Metadata-Version: 2.4
Name: physoce-datasets
Version: 0.1.0
Summary: A Python package and CLI for downloading various physical oceanographic datasets.
Requires-Python: >=3.12
Requires-Dist: cdsapi>=0.7.7
Requires-Dist: cfgrib>=0.9.15.1
Requires-Dist: click>=8.2.1
Requires-Dist: copernicusmarine>=2.3.0
Requires-Dist: ecmwf-datastores-client>=0.5.1
Requires-Dist: gcsfs>=2026.3.0
Requires-Dist: h5py>=3.16.0
Requires-Dist: ipykernel>=7.2.0
Requires-Dist: metpy>=1.7.1
Requires-Dist: numpy>=2.4.4
Requires-Dist: pycoare>=0.4.0
Requires-Dist: python-dotenv>=1.2.2
Requires-Dist: xarray[accel,io,parallel]>=2026.2.0
Description-Content-Type: text/markdown

# physoce-datasets

A Python package and CLI for downloading various physical oceanographic datasets.

## Install

Clone the package and navigate to the directory:

```bash
git clone https://github.com/andrew-s28/physoce-datasets.git
cd physoce-datasets
```

### uv

`uv` is the preferred way to manage this package. Please refer to the [uv installation instructions](https://docs.astral.sh/uv/getting-started/installation/).

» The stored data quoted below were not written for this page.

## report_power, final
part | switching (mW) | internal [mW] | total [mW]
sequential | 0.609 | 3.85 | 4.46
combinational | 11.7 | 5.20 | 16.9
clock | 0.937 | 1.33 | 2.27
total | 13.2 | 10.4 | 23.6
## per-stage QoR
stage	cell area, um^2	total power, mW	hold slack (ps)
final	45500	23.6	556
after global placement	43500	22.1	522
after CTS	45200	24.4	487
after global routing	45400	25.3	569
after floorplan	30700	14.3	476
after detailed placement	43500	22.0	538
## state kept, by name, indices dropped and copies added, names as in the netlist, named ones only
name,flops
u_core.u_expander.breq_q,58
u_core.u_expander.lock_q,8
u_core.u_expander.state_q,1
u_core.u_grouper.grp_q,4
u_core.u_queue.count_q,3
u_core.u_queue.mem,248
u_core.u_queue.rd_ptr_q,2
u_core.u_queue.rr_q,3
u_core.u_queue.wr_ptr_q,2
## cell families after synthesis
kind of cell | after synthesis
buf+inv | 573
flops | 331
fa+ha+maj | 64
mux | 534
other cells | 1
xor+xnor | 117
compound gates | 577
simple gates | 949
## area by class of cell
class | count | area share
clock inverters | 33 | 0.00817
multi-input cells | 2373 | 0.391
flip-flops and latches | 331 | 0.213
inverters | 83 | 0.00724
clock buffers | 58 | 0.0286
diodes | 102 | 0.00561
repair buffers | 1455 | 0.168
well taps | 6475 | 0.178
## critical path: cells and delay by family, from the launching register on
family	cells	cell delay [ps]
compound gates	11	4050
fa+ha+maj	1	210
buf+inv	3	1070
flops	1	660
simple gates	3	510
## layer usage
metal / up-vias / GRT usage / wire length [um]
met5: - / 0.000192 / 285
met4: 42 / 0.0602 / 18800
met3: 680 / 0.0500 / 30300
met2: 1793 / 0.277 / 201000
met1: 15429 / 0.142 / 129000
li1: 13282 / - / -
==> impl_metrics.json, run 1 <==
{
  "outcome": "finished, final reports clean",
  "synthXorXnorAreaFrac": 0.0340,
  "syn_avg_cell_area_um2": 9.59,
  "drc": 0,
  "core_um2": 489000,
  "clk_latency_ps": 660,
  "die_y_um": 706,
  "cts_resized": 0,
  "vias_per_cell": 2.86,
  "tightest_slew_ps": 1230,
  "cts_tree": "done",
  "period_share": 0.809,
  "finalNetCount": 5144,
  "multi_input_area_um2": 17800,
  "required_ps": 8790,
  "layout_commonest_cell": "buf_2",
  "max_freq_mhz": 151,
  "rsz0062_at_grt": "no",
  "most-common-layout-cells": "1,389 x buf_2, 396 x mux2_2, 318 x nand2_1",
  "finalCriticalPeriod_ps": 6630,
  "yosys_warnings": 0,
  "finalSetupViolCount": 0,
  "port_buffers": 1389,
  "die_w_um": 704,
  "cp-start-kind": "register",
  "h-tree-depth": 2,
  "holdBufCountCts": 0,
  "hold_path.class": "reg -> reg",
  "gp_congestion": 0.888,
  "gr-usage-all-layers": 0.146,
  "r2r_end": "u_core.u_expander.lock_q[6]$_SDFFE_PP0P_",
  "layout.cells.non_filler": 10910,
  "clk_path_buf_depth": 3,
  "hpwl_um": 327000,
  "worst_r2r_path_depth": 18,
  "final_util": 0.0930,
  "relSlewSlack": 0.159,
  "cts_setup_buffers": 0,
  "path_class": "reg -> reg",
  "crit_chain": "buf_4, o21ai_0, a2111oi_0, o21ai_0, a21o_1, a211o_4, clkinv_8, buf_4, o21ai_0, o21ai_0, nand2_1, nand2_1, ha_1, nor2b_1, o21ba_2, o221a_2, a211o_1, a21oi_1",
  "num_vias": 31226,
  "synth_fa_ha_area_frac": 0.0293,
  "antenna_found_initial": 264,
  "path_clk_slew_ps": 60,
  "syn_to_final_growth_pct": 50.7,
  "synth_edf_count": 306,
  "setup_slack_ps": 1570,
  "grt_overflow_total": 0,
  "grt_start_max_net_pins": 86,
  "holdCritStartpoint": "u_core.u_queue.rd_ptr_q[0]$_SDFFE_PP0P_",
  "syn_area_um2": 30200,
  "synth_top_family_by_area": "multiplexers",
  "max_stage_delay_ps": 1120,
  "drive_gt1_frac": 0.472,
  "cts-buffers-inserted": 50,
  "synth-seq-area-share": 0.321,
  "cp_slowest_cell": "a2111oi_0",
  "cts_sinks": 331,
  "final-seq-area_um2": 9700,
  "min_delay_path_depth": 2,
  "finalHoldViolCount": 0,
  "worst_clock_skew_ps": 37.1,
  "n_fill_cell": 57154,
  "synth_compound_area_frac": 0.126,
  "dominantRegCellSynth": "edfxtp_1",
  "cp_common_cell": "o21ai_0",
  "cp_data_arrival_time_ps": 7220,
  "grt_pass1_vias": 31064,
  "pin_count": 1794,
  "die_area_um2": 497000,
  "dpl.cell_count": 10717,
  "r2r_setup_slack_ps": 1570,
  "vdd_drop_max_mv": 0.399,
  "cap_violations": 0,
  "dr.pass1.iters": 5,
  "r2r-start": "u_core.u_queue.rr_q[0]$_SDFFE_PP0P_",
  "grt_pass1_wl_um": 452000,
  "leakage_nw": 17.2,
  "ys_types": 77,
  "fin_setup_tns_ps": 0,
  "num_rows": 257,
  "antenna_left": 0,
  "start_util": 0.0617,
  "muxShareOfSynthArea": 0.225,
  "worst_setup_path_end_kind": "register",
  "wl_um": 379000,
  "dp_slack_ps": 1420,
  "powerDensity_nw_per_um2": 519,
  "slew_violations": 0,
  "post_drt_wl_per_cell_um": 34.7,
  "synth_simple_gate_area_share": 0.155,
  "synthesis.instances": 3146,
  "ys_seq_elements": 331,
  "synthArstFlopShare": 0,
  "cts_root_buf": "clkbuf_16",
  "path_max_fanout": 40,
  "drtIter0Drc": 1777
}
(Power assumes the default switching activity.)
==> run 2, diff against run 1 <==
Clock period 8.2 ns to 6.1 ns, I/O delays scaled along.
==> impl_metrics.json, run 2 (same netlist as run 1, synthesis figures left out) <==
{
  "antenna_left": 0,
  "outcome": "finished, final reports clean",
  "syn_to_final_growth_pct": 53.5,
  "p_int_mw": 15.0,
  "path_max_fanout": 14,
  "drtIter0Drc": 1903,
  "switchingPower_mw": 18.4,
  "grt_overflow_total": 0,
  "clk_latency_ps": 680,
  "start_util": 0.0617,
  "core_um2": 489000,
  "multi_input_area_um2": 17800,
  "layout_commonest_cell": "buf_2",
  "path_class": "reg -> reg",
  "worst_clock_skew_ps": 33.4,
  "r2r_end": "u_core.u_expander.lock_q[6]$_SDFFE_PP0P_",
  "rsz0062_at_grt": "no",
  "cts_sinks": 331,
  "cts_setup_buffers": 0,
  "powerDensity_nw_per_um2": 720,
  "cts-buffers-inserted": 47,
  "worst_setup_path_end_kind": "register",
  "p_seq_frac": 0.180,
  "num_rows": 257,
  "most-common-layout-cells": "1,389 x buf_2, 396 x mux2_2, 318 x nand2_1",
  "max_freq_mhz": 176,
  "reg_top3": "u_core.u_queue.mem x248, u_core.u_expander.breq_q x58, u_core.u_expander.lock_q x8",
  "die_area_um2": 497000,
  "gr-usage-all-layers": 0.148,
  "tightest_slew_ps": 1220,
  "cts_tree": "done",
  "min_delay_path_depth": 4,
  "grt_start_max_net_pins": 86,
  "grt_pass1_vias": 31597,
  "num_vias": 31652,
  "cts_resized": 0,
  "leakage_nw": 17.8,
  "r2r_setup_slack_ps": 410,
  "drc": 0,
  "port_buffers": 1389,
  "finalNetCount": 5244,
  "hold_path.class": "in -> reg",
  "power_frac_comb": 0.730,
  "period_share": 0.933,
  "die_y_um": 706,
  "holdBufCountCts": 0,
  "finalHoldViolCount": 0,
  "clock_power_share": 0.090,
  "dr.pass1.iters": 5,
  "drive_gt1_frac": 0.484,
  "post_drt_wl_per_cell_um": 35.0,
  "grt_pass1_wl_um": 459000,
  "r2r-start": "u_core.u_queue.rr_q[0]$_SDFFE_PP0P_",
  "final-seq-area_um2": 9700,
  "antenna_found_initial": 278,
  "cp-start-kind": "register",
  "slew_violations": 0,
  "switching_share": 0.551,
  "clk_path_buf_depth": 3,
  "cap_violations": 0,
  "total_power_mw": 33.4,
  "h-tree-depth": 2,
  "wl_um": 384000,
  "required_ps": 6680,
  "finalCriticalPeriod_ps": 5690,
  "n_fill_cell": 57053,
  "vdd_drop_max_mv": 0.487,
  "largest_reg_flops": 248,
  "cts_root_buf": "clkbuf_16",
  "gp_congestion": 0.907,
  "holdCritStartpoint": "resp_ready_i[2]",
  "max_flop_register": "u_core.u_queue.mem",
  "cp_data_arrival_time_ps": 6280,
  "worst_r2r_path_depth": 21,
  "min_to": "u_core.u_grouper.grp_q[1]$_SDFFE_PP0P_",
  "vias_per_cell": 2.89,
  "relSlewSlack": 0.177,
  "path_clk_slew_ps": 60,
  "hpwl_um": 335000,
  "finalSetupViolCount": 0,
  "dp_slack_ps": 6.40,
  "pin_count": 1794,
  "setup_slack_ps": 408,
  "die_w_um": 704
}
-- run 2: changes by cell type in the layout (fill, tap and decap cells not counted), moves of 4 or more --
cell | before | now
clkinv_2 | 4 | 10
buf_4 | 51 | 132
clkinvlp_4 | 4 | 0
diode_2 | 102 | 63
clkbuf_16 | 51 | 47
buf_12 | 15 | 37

Once uv is installed, you can initialize a virtual environment with `uv sync` or you can run any commands directly with `uv run` and `uv` will handle the `venv` creation and activation auto-magically.

### pip

Of course, you can also use the classic `pip`, but you have to handle creating and activating the `venv` yourself:

```bash
python -m venv .venv
source .venv/bin/activate
pip install -e .
```

## Credentials

Upon usage, this package may prompt for credentials to various data stores. Please refer to their documentation for how to access credentials and how credentials are stored:

- [Copernicus Marine Services](https://toolbox-docs.marine.copernicus.eu/en/stable/usage/login-usage.html)
- [Copernicus Climate Data Store](https://cds.climate.copernicus.eu/how-to-api)

## CLI usage

Run the CLI with uv:

```bash
uv run datasets.py --help
```

Note that if you prefer the `pip` environment management, activate your environment according to the above and replace all `uv run` commands with `python`, e.g.:

```bash
python datasets.py --help
```

Available commands:

- `eke`: Download altimetry-derived geostrophic velocities and compute eddy kinetic energy from Copernicus Marine Services.
- `era5`: ERA5 workflow group with `submit` and `download` subcommands.

Show command help:

```bash
uv run datasets.py eke --help
```

### Options

All commands share the same base options:

- `--save-dir`: Directory where the dataset file is written. If not set, defaults to the package `data/` directory.
- `--start-date`: Start date in `YYYY-MM-DD` format. If not set, uses the earliest available date.
- `--end-date`: End date in `YYYY-MM-DD` format. If not set, uses the latest available date

Run `eke` download with defaults:

```bash
uv run datasets.py eke
```

Submit ERA5 jobs with explicit options:

```bash
uv run datasets.py era5 submit --save-dir data --start-date 2020-01-01 --end-date 2020-01-31 --max-active-requests 10
```

Download and process ERA5 files once all remote jobs are successful:

```bash
uv run datasets.py era5 download --save-dir data
```

The ERA5 workflow writes its progress to `submitted_requests.csv` inside the save directory. If the script exits or is interrupted, rerun the same command to resume from saved state.